TASK PROMPT: Find the line with "row15 = OR reduction 2 bit, 2" in the entries below. Repeat it, every following line, and the line with "setup_ps = 86", exactly and with nothing added.

[Collected data]
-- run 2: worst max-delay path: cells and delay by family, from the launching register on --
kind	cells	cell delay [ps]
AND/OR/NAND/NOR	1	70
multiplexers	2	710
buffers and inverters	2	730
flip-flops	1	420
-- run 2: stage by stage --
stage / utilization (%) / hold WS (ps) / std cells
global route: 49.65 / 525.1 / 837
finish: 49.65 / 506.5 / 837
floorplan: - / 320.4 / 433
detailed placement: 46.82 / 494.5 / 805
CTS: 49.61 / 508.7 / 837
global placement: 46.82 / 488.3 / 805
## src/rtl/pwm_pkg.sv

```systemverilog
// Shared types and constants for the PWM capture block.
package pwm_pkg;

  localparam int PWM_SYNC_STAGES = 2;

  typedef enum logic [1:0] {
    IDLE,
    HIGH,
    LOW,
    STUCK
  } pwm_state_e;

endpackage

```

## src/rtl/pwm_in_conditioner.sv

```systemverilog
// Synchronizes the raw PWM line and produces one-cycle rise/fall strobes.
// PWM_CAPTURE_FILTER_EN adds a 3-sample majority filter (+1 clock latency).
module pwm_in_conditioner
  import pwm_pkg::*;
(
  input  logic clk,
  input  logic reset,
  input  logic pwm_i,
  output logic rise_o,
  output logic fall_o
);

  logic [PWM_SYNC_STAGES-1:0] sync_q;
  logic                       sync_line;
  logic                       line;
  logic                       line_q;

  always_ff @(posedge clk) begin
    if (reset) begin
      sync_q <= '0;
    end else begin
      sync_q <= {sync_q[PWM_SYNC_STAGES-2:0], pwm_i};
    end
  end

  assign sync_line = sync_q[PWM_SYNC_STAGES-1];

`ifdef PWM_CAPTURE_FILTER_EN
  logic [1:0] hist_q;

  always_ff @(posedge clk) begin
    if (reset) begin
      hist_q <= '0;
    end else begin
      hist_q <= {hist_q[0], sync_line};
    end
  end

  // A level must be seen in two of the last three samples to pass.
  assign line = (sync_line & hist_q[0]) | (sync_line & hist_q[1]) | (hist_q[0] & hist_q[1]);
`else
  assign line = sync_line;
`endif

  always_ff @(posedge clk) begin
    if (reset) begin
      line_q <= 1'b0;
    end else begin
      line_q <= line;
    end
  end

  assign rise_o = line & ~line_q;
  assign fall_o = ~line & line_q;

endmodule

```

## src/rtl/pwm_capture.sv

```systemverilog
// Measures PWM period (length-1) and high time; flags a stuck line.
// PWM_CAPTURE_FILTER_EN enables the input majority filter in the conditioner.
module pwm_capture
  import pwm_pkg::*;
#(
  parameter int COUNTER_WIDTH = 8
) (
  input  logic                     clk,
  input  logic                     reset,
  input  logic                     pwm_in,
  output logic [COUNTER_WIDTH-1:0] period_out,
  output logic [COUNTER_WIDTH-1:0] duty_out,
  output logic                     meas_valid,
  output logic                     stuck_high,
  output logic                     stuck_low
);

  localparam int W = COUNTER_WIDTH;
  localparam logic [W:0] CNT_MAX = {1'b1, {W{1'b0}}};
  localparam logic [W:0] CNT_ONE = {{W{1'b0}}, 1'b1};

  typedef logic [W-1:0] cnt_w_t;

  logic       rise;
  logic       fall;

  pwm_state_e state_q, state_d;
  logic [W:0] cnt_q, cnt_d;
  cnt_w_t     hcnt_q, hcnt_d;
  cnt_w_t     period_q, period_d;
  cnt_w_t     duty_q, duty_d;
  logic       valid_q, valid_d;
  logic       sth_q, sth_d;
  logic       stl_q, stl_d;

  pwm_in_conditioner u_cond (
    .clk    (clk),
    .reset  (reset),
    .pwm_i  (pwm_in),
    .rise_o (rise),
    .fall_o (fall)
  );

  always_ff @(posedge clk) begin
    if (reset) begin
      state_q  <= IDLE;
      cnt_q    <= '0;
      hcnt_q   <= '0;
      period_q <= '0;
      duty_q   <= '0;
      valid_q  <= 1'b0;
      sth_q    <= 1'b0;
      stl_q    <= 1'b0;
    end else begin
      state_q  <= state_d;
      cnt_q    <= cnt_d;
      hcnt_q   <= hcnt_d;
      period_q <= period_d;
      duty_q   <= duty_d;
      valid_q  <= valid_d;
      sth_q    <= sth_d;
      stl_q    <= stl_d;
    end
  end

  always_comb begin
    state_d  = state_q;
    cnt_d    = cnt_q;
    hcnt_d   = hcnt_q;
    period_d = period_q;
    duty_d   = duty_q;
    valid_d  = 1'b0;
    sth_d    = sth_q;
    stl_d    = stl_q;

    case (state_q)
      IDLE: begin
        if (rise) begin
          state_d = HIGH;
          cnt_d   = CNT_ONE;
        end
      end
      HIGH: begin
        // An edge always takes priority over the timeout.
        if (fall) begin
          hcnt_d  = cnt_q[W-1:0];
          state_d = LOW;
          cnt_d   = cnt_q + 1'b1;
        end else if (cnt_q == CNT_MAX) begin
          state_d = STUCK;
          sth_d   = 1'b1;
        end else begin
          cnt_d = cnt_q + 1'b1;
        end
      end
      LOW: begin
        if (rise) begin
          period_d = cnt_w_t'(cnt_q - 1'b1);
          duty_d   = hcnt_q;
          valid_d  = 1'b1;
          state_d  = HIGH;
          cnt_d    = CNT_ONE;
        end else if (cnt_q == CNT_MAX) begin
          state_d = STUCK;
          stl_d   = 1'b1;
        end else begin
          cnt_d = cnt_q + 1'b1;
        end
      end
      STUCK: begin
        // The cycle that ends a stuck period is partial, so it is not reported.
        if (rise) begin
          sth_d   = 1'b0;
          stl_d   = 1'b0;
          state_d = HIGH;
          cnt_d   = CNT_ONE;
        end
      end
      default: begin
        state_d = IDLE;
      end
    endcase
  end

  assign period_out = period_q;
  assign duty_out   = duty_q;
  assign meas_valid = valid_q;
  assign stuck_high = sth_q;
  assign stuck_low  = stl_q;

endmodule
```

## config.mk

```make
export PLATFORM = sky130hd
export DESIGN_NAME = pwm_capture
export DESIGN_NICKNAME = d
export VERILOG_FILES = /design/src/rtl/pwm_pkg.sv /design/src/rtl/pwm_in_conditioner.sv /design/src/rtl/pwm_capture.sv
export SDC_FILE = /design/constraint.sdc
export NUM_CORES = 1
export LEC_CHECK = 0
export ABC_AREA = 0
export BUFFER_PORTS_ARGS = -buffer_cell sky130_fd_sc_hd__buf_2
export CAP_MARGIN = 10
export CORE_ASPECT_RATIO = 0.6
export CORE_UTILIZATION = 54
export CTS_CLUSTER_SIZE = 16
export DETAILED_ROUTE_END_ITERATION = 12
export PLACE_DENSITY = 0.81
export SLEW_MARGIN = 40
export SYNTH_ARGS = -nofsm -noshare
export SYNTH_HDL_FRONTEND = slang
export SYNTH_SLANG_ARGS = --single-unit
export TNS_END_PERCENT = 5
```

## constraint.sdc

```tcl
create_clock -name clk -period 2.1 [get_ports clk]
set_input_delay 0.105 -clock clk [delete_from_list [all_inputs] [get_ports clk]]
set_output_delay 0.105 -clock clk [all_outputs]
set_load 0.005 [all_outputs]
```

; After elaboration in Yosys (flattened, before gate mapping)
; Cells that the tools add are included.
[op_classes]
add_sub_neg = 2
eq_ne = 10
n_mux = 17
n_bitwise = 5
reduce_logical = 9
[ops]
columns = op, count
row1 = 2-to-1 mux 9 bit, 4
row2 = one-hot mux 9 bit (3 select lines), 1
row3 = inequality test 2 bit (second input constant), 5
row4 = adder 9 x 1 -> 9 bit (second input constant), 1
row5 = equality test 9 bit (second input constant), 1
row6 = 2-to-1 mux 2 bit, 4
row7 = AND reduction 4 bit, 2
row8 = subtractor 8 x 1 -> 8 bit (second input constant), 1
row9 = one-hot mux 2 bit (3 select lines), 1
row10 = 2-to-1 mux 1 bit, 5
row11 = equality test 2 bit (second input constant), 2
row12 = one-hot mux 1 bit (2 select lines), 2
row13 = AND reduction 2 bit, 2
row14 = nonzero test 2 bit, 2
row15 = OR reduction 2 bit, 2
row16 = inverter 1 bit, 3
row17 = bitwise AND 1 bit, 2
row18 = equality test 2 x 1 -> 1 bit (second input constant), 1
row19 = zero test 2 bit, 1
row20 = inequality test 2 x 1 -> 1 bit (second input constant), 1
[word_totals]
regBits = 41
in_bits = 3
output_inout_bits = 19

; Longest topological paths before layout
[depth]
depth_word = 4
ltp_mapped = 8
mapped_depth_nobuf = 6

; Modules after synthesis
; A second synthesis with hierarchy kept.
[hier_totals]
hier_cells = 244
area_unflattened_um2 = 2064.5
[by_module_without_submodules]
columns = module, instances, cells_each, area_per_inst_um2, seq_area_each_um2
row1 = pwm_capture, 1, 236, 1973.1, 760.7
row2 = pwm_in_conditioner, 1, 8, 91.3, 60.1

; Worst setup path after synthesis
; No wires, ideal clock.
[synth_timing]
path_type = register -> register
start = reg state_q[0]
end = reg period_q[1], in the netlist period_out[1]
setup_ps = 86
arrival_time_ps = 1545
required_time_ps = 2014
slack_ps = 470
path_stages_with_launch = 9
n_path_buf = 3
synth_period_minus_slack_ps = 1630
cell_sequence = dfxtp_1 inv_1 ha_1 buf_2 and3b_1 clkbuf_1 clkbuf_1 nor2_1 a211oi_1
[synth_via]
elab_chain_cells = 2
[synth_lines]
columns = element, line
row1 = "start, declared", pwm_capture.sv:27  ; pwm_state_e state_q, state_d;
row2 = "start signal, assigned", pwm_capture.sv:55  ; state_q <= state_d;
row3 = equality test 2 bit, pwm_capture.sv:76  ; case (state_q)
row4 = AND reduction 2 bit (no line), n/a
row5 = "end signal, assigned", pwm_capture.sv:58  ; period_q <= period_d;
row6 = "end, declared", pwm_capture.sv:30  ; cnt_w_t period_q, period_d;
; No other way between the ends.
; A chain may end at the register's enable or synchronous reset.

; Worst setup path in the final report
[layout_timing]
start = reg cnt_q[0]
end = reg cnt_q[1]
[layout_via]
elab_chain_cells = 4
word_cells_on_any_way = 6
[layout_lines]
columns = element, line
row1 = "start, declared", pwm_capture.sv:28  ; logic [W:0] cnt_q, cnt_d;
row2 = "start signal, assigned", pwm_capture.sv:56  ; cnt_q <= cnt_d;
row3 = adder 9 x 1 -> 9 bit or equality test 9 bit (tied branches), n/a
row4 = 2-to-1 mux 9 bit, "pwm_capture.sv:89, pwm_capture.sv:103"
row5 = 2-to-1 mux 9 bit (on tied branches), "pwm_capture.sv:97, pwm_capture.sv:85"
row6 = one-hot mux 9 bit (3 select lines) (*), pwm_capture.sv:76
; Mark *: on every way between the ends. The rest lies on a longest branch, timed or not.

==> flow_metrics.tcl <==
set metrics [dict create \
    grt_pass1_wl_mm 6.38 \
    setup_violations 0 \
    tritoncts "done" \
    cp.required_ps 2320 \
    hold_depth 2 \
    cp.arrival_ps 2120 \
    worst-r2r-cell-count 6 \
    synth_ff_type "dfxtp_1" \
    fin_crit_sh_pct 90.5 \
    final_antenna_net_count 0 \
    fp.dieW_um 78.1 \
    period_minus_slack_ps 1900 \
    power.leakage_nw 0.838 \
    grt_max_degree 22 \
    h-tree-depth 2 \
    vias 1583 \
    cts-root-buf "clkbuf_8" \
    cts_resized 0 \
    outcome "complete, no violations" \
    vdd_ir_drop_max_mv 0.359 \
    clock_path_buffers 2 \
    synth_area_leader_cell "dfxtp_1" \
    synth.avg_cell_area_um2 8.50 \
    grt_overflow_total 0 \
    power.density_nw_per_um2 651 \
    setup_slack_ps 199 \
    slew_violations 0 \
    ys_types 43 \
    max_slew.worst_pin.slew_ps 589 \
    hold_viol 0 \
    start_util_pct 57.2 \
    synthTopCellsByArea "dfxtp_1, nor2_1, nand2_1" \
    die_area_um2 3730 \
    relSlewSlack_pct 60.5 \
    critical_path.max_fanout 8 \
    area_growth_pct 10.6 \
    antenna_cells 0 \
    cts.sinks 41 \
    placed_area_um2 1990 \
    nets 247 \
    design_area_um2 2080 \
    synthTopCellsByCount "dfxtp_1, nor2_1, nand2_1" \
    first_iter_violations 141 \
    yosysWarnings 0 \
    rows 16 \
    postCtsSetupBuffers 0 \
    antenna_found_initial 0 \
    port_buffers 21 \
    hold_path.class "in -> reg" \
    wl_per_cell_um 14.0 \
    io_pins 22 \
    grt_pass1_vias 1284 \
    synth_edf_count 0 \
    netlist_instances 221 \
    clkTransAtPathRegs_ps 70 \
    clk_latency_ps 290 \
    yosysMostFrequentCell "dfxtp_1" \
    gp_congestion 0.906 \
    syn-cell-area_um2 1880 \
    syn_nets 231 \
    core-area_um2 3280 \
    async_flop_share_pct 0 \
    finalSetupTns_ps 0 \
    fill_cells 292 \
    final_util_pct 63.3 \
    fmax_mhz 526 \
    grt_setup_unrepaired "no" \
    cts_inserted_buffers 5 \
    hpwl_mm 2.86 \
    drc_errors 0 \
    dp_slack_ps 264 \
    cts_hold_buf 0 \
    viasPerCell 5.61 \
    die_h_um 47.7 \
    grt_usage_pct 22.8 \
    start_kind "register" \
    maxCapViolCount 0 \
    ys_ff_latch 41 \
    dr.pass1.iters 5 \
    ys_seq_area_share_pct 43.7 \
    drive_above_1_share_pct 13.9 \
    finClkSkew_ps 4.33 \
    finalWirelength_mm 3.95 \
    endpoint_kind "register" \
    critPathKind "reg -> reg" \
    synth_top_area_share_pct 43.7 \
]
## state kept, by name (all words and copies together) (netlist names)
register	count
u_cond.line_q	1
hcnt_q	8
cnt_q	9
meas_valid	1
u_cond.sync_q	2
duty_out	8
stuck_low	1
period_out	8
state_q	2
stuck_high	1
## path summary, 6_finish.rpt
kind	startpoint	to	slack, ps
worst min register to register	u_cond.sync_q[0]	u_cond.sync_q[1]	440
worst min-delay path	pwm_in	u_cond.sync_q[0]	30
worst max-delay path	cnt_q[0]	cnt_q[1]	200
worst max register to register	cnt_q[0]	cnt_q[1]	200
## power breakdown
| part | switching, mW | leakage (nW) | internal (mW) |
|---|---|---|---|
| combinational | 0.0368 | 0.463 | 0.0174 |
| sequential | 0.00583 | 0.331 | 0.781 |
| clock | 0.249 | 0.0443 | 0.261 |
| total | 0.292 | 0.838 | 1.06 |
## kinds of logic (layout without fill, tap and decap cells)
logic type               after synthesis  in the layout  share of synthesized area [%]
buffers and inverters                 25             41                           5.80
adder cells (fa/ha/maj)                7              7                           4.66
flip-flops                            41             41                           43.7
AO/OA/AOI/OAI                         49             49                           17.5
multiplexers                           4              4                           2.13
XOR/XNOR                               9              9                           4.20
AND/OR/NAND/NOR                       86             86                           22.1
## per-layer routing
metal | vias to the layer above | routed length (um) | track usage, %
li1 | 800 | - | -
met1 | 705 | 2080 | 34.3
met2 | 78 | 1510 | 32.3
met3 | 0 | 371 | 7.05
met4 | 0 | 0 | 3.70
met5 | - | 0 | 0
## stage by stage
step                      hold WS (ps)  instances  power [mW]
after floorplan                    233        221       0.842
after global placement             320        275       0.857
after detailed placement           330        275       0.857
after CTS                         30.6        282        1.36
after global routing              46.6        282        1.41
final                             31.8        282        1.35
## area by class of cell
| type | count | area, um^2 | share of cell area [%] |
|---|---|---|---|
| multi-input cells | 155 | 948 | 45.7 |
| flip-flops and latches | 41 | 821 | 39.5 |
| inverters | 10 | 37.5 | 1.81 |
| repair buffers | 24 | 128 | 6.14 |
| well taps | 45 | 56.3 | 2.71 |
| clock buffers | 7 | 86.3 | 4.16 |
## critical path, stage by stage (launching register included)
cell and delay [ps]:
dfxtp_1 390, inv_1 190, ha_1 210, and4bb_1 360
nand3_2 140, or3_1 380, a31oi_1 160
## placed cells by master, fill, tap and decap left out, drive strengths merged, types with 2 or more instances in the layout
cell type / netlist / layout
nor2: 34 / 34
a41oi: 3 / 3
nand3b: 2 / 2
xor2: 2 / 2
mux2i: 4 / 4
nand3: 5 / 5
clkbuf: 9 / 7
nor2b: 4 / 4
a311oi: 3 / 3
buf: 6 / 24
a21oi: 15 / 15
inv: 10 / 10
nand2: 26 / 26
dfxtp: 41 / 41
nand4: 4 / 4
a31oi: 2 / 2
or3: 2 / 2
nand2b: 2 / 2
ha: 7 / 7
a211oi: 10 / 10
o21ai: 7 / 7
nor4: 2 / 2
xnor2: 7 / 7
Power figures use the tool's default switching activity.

OUTPUT OF THE TASK:
row15 = OR reduction 2 bit, 2
row16 = inverter 1 bit, 3
row17 = bitwise AND 1 bit, 2
row18 = equality test 2 x 1 -> 1 bit (second input constant), 1
row19 = zero test 2 bit, 1
row20 = inequality test 2 x 1 -> 1 bit (second input constant), 1
[word_totals]
regBits = 41
in_bits = 3
output_inout_bits = 19

; Longest topological paths before layout
[depth]
depth_word = 4
ltp_mapped = 8
mapped_depth_nobuf = 6

; Modules after synthesis
; A second synthesis with hierarchy kept.
[hier_totals]
hier_cells = 244
area_unflattened_um2 = 2064.5
[by_module_without_submodules]
columns = module, instances, cells_each, area_per_inst_um2, seq_area_each_um2
row1 = pwm_capture, 1, 236, 1973.1, 760.7
row2 = pwm_in_conditioner, 1, 8, 91.3, 60.1

; Worst setup path after synthesis
; No wires, ideal clock.
[synth_timing]
path_type = register -> register
start = reg state_q[0]
end = reg period_q[1], in the netlist period_out[1]
setup_ps = 86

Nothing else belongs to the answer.